At least that’s what U.S. governments believe. But Canada’s federal and provincial governments are so frantic to get exemptions from Buy American laws governing the massive U.S. economic stimulus package that they are preparing to open up $21 billion in provincial procurement and perhaps as much as $84 billion in municipal procurement — and who knows how many jobs — to U.S. suppliers in return for a virtually meaningless trade concession.
So says the author of a new research paper from the Canadian Centre for Policy Alternatives. Political economist and CCPA senior researcher Scott Sinclair says the U.S. has cleverly steered the bilateral talks away from U.S. Buy American laws towards what President Barack Obama has called a “multilateral solution.” Obama says Canada can get in on the U.S. stimulus gravy train by following its example and signing up provinces and local governments to the World Trade Organization’s Agreement on Government Procurement (AGP.)
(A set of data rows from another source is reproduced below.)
## src/design/kaau_pkg.sv

```systemverilog
// Shared types, codes and defaults for the k-means assign/update engine.
package kaau_pkg;

	localparam int MAX_CLUSTERS_DEF = 16;
	localparam int COUNT_BITS_DEF   = 16;
	localparam logic [4:0] CLUSTERS_RESET = 5'd8;

	localparam logic [1:0] MODE_SEED   = 2'd0;
	localparam logic [1:0] MODE_ASSIGN = 2'd1;
	localparam logic [1:0] MODE_RECOMP = 2'd2;
	localparam logic [1:0] MODE_UNUSED = 2'd3;

	typedef struct packed {
		logic [1:0]         mode;
		logic signed [15:0] pl;
		logic signed [15:0] pa;
		logic signed [15:0] pb;
		logic [3:0]         seed_index;
		logic [3:0]         prev_index;
		logic               prev_valid;
	} cmd_t;

	typedef struct packed {
		logic vld;
		cmd_t cmd;
	} q_head_t;

	typedef enum logic [3:0] {
		ST_IDLE,
		ST_A_SCAN,
		ST_A_DRAIN,
		ST_A_RD,
		ST_A_UPD,
		ST_R_RD,
		ST_R_LOAD,
		ST_R_DIV,
		ST_R_OUT
	} eng_state_t;

endpackage

```

## src/design/kaau_front.sv

```systemverilog
// Front end: accepts commands, drops unused codes, two-entry command queue.
module kaau_front (
	input  logic                 clk,
	input  logic                 arst_n,
	input  logic                 start,
	input  logic [1:0]           mode,
	input  logic signed [15:0]   point_l,
	input  logic signed [15:0]   point_a,
	input  logic signed [15:0]   point_b,
	input  logic [3:0]           seed_index,
	input  logic [3:0]           previous_index,
	input  logic                 previous_valid,
	input  logic                 pop,
	output logic                 busy,
	output kaau_pkg::q_head_t    head
);

	kaau_pkg::cmd_t ent_q [2];
	logic           wr_ptr_q;
	logic           rd_ptr_q;
	logic [1:0]     cnt_q;
	logic           accept;
	logic           push;
	logic           do_pop;

	assign busy   = (cnt_q == 2'd2);
	assign accept = start && !busy;
	assign push   = accept && (mode == kaau_pkg::MODE_SEED || mode == kaau_pkg::MODE_ASSIGN ||
		mode == kaau_pkg::MODE_RECOMP);
	assign do_pop = pop && (cnt_q != 2'd0);

	assign head.vld = (cnt_q != 2'd0);
	assign head.cmd = ent_q[rd_ptr_q];

	always_ff @(posedge clk) begin
		if (push) begin
			ent_q[wr_ptr_q] <= '{mode: mode, pl: point_l, pa: point_a, pb: point_b,
				seed_index: seed_index, prev_index: previous_index, prev_valid: previous_valid};
		end
	end

	always_ff @(posedge clk or negedge arst_n) begin
		if (!arst_n) begin
			wr_ptr_q <= 1'b0;
			rd_ptr_q <= 1'b0;
			cnt_q    <= 2'd0;
		end else begin
			if (push) wr_ptr_q <= ~wr_ptr_q;
			if (do_pop) rd_ptr_q <= ~rd_ptr_q;
			case ({push, do_pop})
				2'b10:   cnt_q <= cnt_q + 2'd1;
				2'b01:   cnt_q <= cnt_q - 2'd1;
				default: cnt_q <= cnt_q;
			endcase
		end
	end

endmodule

```

## config.mk

```make
export PLATFORM = sky130hd
export DESIGN_NAME = kaau_front
export DESIGN_NICKNAME = d
export VERILOG_FILES = /design/src/design/kaau_pkg.sv /design/src/design/kaau_front.sv
export SDC_FILE = /design/constraint.sdc
export NUM_CORES = 1
export LEC_CHECK = 0
export BUFFER_PORTS_ARGS = -buffer_cell sky130_fd_sc_hd__buf_2
export CAP_MARGIN = 10
export CORE_ASPECT_RATIO = 1.1
export CORE_MARGIN = 4
export CORE_UTILIZATION = 35
export CTS_CLUSTER_DIAMETER = 80
export DETAILED_ROUTE_END_ITERATION = 6
export GPL_ROUTABILITY_DRIVEN = 1
export GPL_TIMING_DRIVEN = 0
export PLACE_DENSITY_LB_ADDON = 0.15
export SLEW_MARGIN = 40
export SYNTH_ARGS = -nofsm -noshare
export SYNTH_HDL_FRONTEND = slang
export SYNTH_SLANG_ARGS = --single-unit
```

## constraint.sdc

```tcl
create_clock -name clk -period 7.9 [get_ports clk]
set_clock_uncertainty 0.1 [all_clocks]
set_input_delay 0.395 -clock clk [delete_from_list [all_inputs] [get_ports clk]]
set_output_delay 0.395 -clock clk [all_outputs]
set_load 0.05 [all_outputs]
```

==> impl_metrics.py, run 1 <==
metrics = {
    "run_status": {
        "status": "finished, final reports clean",
    },
    "timing": {
        "grt_setup_unrepaired": "false",
        "hold_violations": 0,
        "setup_viol": 0,
        "fmax_mhz": 475,
        "slew_headroom_pct": 79.8,
        "finalSetupTns_ps": 0,
        "drv_slew": 0,
        "finalCritPeriodShare_pct": 26.7,
        "worst_pin_slew_ps": 302,
        "final.min_clock_period_ps": 2110,
        "final.setup.worst_slack_ps": 5790,
    },
    "grt": {
        "gr-total-overflow": 0,
        "grt_start_max_net_pins": 17,
        "grt_pass1_wl_mm": 13.1,
        "grtUsageTotal_pct": 11.5,
        "antenna_found_initial": 1,
        "grt_pass1_vias": 2485,
    },
    "yosys": {
        "syn_avg_cell_area_um2": 23.3,
        "syn_inst": 203,
        "ys_types": 14,
        "yosysWarnings": 0,
        "synth_top_area_share_pct": 74.9,
        "synth_top_area_cell": "edfxtp_1",
        "ys_ff_latch": 122,
        "syn_area_um2": 4730,
        "seq_area_frac_synth_pct": 77.0,
        "synth.top_cells.by_area": "edfxtp_1, mux2_4, dfrtp_1, buf_6, xnor2_1",
        "syn_nets": 267,
    },
    "clock_network": {
        "cts_root_buffer": "clkbuf_16",
        "clockBufferDepth": 2,
        "postCtsSetupBuffers": 0,
        "ctsResizeCount": 0,
        "cts_htree_levels": 4,
        "cts_tree": "built",
        "clkLatencyLatePin_ps": 400,
        "numClockSinks": 122,
        "clk_pin_slew_ps": 50,
        "numCtsBuffers": 17,
        "holdBufCountCts": 1,
    },
    "power": {
        "p_clk_share_pct": 24.4,
        "powerDensity_nw_per_um2": 430,
        "p_sw_mw": 1.01,
        "ir_drop_mv": 0.187,
        "power_frac_seq_pct": 33.0,
        "p_int_mw": 1.67,
        "p_sw_share_pct": 37.6,
        "p_leak_nw": 2.53,
        "pwr-share-comb_pct": 42.6,
    },
    "floorplan": {
        "start_util_pct": 35.8,
        "row_count": 44,
        "die_x_um": 119,
        "core_area_um2": 13200,
        "die_area_um2": 15400,
        "num_io_pins": 124,
        "die_h_um": 130,
    },
    "setup_path": {
        "cpPeakStageDelay_ps": 340,
        "path_cells": "buf_6 -> buf_6 -> mux2_4 -> buf_2",
        "crit_type": "flop to output pin",
        "cp_num_buf_inv": 3,
        "critPathArrivalTime_ps": 1610,
        "endpoint_kind": "output pin",
        "crit_fanout": 10,
        "start_kind": "flop",
        "cp_top_family": "buffers and inverters",
        "crit_path_top_delay_cell": "dfrtp_1",
        "critPathRequiredTime_ps": 7400,
        "crit_top_cell": "buf_6",
    },
    "routing": {
        "drt-vias-per-instance": 4.43,
        "wl_mm": 8.48,
        "vias": 2324,
        "post-route-drc-count": 0,
        "dr.pass1.iters": 4,
        "ant_nets": 0,
        "wl_per_cell_um": 16.2,
        "drt_iter0_markers": 113,
    },
    "cells_and_area": {
        "area_growth_pct": 31.9,
        "drive_above_1_share_pct": 61.8,
        "layout.nets": 420,
        "antenna_cells": 0,
    },
    "run": {
        "maxCapViolations": 0,
    },
    "placed_design": {
        "port_buffers": 123,
        "post-place-ws_ps": 5880,
        "hpwlAfterDp_mm": 5.96,
        "place.gp.congestion": 0.648,
    },
    "min_path": {
        "min_path_type": "input pin to flop",
    },
}
[flip-flops by register name, indices dropped and copies added, names as in the netlist]
name and flops:
ent_q 118, wr_ptr_q 1, cnt_q 2, rd_ptr_q 1
[final timing paths]
| path | depth (start not counted) | startpoint | slack, ps | end |
|---|---|---|---|---|
| max | 4 | rd_ptr_q | 5790 | head[30] |
| min | 1 | point_l[10] | 80 | ent_q[1][51] |
| max reg2reg | 6 | cnt_q[1] | 5930 | ent_q[0][50] |
| min reg2reg | 1 | cnt_q[1] | 400 | cnt_q[1] |
| max in group asynchronous | 2 | arst_n | 7360 | rd_ptr_q |
| min in group asynchronous | 2 | arst_n | 220 | cnt_q[1] |
[kinds of logic (layout without fill, tap and decap cells)]
group,Yosys count,count (layout),synth area share [%]
and+or+nand+nor,8,8,1.30
buffers and inverters,8,169,1.75
xor gates and xnor gates,5,5,0.926
muxes,59,59,18.7
DFF,122,122,77.0
adders and majority gates,1,1,0.265
[final cells by class]
type	count	area, um^2
Clock buffer	19	433
Buffer	7	78.8
Inverter	1	3.75
Tap cell	161	201
Fill cell	1143	6970
Clock inverter	8	58.8
Multi-Input combinational cell	73	1020
Timing Repair Buffer	134	801
Sequential cell	122	3640
[per-layer routing]
layer,up-vias,wire length [um],track usage [%]
li1,1100,-,-
met1,1116,3500,12.9
met2,88,4150,18.4
met3,18,633,5.42
met4,2,184,6.34
met5,-,13,0
[through the flow]
step                util (%)  total power, mW  cell area (um^2)  hold slack [ps]  cells
floorplan                  -             1.80              4730           -0.591    203
global placement        42.0             2.01              5550              101    487
detailed placement      43.4             2.06              5740              106    497
CTS                     47.2             2.72              6240             51.1    525
global route            47.2             2.80              6240             53.4    525
finish                  47.2             2.68              6240             76.3    525
[cell usage after synthesis, drive strengths merged]
cell / number
nor2: 3
nand3b: 1
dfrtp: 4
edfxtp: 118
buf: 7
inv: 1
ha: 1
or2: 1
nor2b: 1
xnor2: 3
mux2: 59
xor2: 2
nand2: 1
and2: 1
[cells in the final DEF, fill, tap and decap left out]
cell and n:
and2_4 1, buf_16 2, buf_2 123, buf_6 7
buf_8 8, bufinv_16 1, clkbuf_1 2, clkbuf_16 17
clkinv_1 5, clkinv_2 2, dfrtp_1 4, dlygate4sd3_1 1
edfxtp_1 118, ha_1 1, inv_1 1, mux2_4 59
nand2_1 1, nand3b_4 1, nor2_1 1, nor2_4 2
nor2b_2 1, or2_4 1, xnor2_1 3, xor2_1 2
[power by group through the flow]
| stage | sequential, mW | clock [mW] | combinational [mW] |
|---|---|---|---|
| global route | 0.894 | 0.706 | 1.20 |
| detailed placement | 0.896 | 0 | 1.16 |
| floorplan | 0.898 | 0 | 0.903 |
| global placement | 0.911 | 0 | 1.10 |
| CTS | 0.885 | 0.672 | 1.17 |
| finish | 0.883 | 0.655 | 1.14 |
No activity file was read; power rests on OpenSTA's default activity.
==> inputs of run 2 (changes only) <==
--- a/config.mk
+++ b/config.mk
@@ -5,6 +5,7 @@
 export SDC_FILE = /design/constraint.sdc
 export NUM_CORES = 1
 export LEC_CHECK = 0
+export ABC_AREA = 1
 export BUFFER_PORTS_ARGS = -buffer_cell sky130_fd_sc_hd__buf_2
 export CAP_MARGIN = 10
 export CORE_ASPECT_RATIO = 1.1
==> constraint.sdc (replaced) <==
create_clock -name clk -period 1.8 [get_ports clk]
set_clock_uncertainty 0.1 [all_clocks]
set_input_delay 0.09 -clock clk [delete_from_list [all_inputs] [get_ports clk]]
set_output_delay 0.09 -clock clk [all_outputs]
set_load 0.05 [all_outputs]
==> run 2 against run 1 <==
Net effect: synthesized cell count is 68% higher; register-to-register slack got worse by 5800 ps; cell count increased by 38%; flip-flop and latch count unchanged; power grew to 4.7 times the previous value; first-iteration DRC count grew 15%; sequential power rose to 4.3 times the previous value; synthesized area is 3.1% lower; via count is 36% higher; critical path depth grew 2; die area is 2.9% lower.
==> impl_metrics.py, run 2 <==
metrics = {
    "yosys": {
        "yosysWarnings": 0,
        "synth.top_cells.by_area": "edfxtp_1, nand2_1, dfrtp_1, buf_6, buf_4",
        "syn_nets": 405,
        "synth_top_area_share_pct": 77.3,
        "synth_async_sr_flop_share_pct": 3.28,
        "ys_types": 15,
        "syn_area_um2": 4580,
        "seq_area_frac_synth_pct": 79.5,
        "synth_enable_flop_cells": 118,
        "ys_ff_latch": 122,
        "synth_common_cells": "nand2_1, edfxtp_1, buf_6, inv_1, buf_4",
        "syn_avg_cell_area_um2": 13.4,
        "yosysMostFrequentCell": "nand2_1",
        "synth_top_area_cell": "edfxtp_1",
        "synth-main-ff-cell": "edfxtp_1",
        "syn_inst": 341,
    },
    "min_path": {
        "worstHoldPathCells": 2,
        "hold_end": "ent_q[1][24]",
        "min_path_type": "input pin to flop",
        "hp-start": "point_b[15]",
    },
    "grt": {
        "gr-total-overflow": 0,
        "antenna_found_initial": 0,
        "grt_start_max_net_pins": 23,
        "grt_pass1_vias": 3213,
        "grtUsageTotal_pct": 14.2,
        "grt_pass1_wl_mm": 16.0,
    },
    "cells_and_area": {
        "largest_register": "ent_q",
        "layout.nets": 621,
        "largest_reg_flops": 118,
        "antenna_cells": 0,
        "final_common_cell": "nand2_1",
        "most-common-layout-cells": "nand2_1, edfxtp_1, buf_2, dlygate4sd3_1, clkbuf_16",
        "area_growth_pct": 49.2,
        "drive_above_1_share_pct": 32.1,
        "top_regs": "ent_q: 118 flops, cnt_q: 2 flops",
        "final_area_um2": 6840,
        "fin_util_pct": 53.8,
    },
    "routing": {
        "vias": 3171,
        "wl_mm": 10.2,
        "dr.pass1.iters": 5,
        "post-route-drc-count": 0,
        "ant_nets": 0,
        "wl_per_cell_um": 14.0,
        "drt_iter0_markers": 130,
        "drt-vias-per-instance": 4.36,
    },
    "timing": {
        "worst_pin_slew_ps": 270,
        "hold_violations": 0,
        "setup_viol": 0,
        "grt_setup_unrepaired": "false",
        "fmax_mhz": 577,
        "finalCritPeriodShare_pct": 96.2,
        "slew_headroom_pct": 82.1,
        "final.setup.worst_slack_ps": 68.2,
        "drv_slew": 0,
        "final.min_clock_period_ps": 1730,
    },
    "placed_design": {
        "port_buffers": 123,
        "hpwlAfterDp_mm": 6.69,
        "place.gp.congestion": 0.731,
        "placed_cell_area_um2": 5570,
        "post-place-ws_ps": -241,
    },
    "setup_path": {
        "rrSetupSlack_ps": 110,
        "start_kind": "flop",
        "endpoint_kind": "output pin",
        "worstRegToRegCells": 7,
        "path_cells": "buf_6 -> inv_8 -> buf_6 -> nand2_1 -> nand2_1 -> buf_2",
        "crit_fanout": 10,
        "reg2reg_to": "ent_q[1][10]",
        "cpPeakStageDelay_ps": 370,
        "reg2reg_from": "cnt_q[0]",
        "critPathRequiredTime_ps": 1610,
        "critPathArrivalTime_ps": 1540,
        "crit_path_top_delay_cell": "dfrtp_1",
        "crit_type": "flop to output pin",
    },
    "floorplan": {
        "die_h_um": 128,
        "die_area_um2": 15000,
        "die_x_um": 117,
        "start_util_pct": 36.1,
        "num_io_pins": 124,
        "row_count": 43,
        "core_area_um2": 12700,
    },
    "power": {
        "powerDensity_nw_per_um2": 1850,
        "p_total_mw": 12.6,
        "ir_drop_mv": 0.798,
        "p_leak_nw": 2.96,
    },
    "clock_network": {
        "clk_pin_slew_ps": 50,
        "numCtsBuffers": 17,
        "cts_root_buffer": "clkbuf_16",
        "numClockSinks": 122,
        "cts_htree_levels": 4,
        "clockBufferDepth": 2,
        "cts_tree": "built",
        "clkLatencyLatePin_ps": 400,
    },
    "run": {
        "maxCapViolations": 0,
    },
    "run_status": {
        "status": "finished, final reports clean",
    },
}
## run 2: final cells by class
cell class | instances | area (um^2)
Fill cell | 1072 | 5860
Timing Repair Buffer | 197 | 1480
Tap cell | 157 | 196
Clock buffer | 19 | 433
Inverter | 9 | 45.0
Clock inverter | 13 | 129
Sequential cell | 122 | 3640
Multi-Input combinational cell | 197 | 782
Buffer | 13 | 124
## run 2: how the worst max path moves through the flow
stage,depth (start not counted),slack [ps],start,to
finish,6,70,rd_ptr_q,head[54]
global route,7,1,cnt_q[0],ent_q[1][13]
detailed placement,7,-240,cnt_q[0],ent_q[1][24]
global placement,4,-890,cnt_q[0],ent_q[0][24]
CTS,6,6,rd_ptr_q,head[49]
floorplan,4,-210,cnt_q[0],ent_q[0][0]
## run 2: per-layer routing
metal,vias to the layer above,track usage [%],share of wire [%]
li1,1585,-,-
met1,1481,17.0,43
met2,91,23.7,50
met3,14,4.01,4.9
met4,0,6.14,1.8
met5,-,0,0
## run 2: through the flow
stage               cells  hold slack, ps  setup TNS, ps
finish                727             315              0
global route          727             299              0
CTS                   726             290              0
detailed placement    628            -194          -5950
global placement      621            -197        -101770
floorplan             341            -306         -23290
## run 2: worst max-delay path: cells and delay by family, from the launching register on
family                 cells  cell delay (ps)
buffers and inverters      4              650
and+or+nand+nor            2              130
DFF                        1              370
## run 2: cells by family after synthesis
| kind of cell | Yosys count | synth area share, % |
|---|---|---|
| buffers and inverters | 22 | 3.60 |
| adders and majority gates | 1 | 0.273 |
| and+or+nand+nor | 195 | 16.4 |
| DFF | 122 | 79.5 |
| xor gates and xnor gates | 1 | 0.191 |
## run 2: report_power, final
part           switching (mW)  internal, mW  total [mW]
combinational            4.09          1.49        5.58
clock                    1.19          2.02        3.21
sequential              0.121          3.71        3.83
## run 2: what timing repair did
item | 4_1_cts | 5_1_grt
pin swaps | 1 | 0
setup buffers | 3 | 1
endpoints found under the setup margin | 46 | 25
hold buffers | 63 | 0
hold endpoints to repair | 124 | 0
resized for setup | 0 | 16
gates cloned | 0 | 0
But U.S. federal, state and municipal governments have exempted so many Buy American policies from AGP commitments, they’re almost a dead letter. Federal spending on highways, mass transit, municipal infrastructure and utility spending already are exempt. Thirteen states have no AGP commitments. Many more exclude steel, motor vehicles, coal and printing. All U.S. municipal procurement is protected. Finally, the U.S. federal government itself has carved out the bulk of its federal stimulus spending, leaving it free to apply its buy-local preferences. Read more here.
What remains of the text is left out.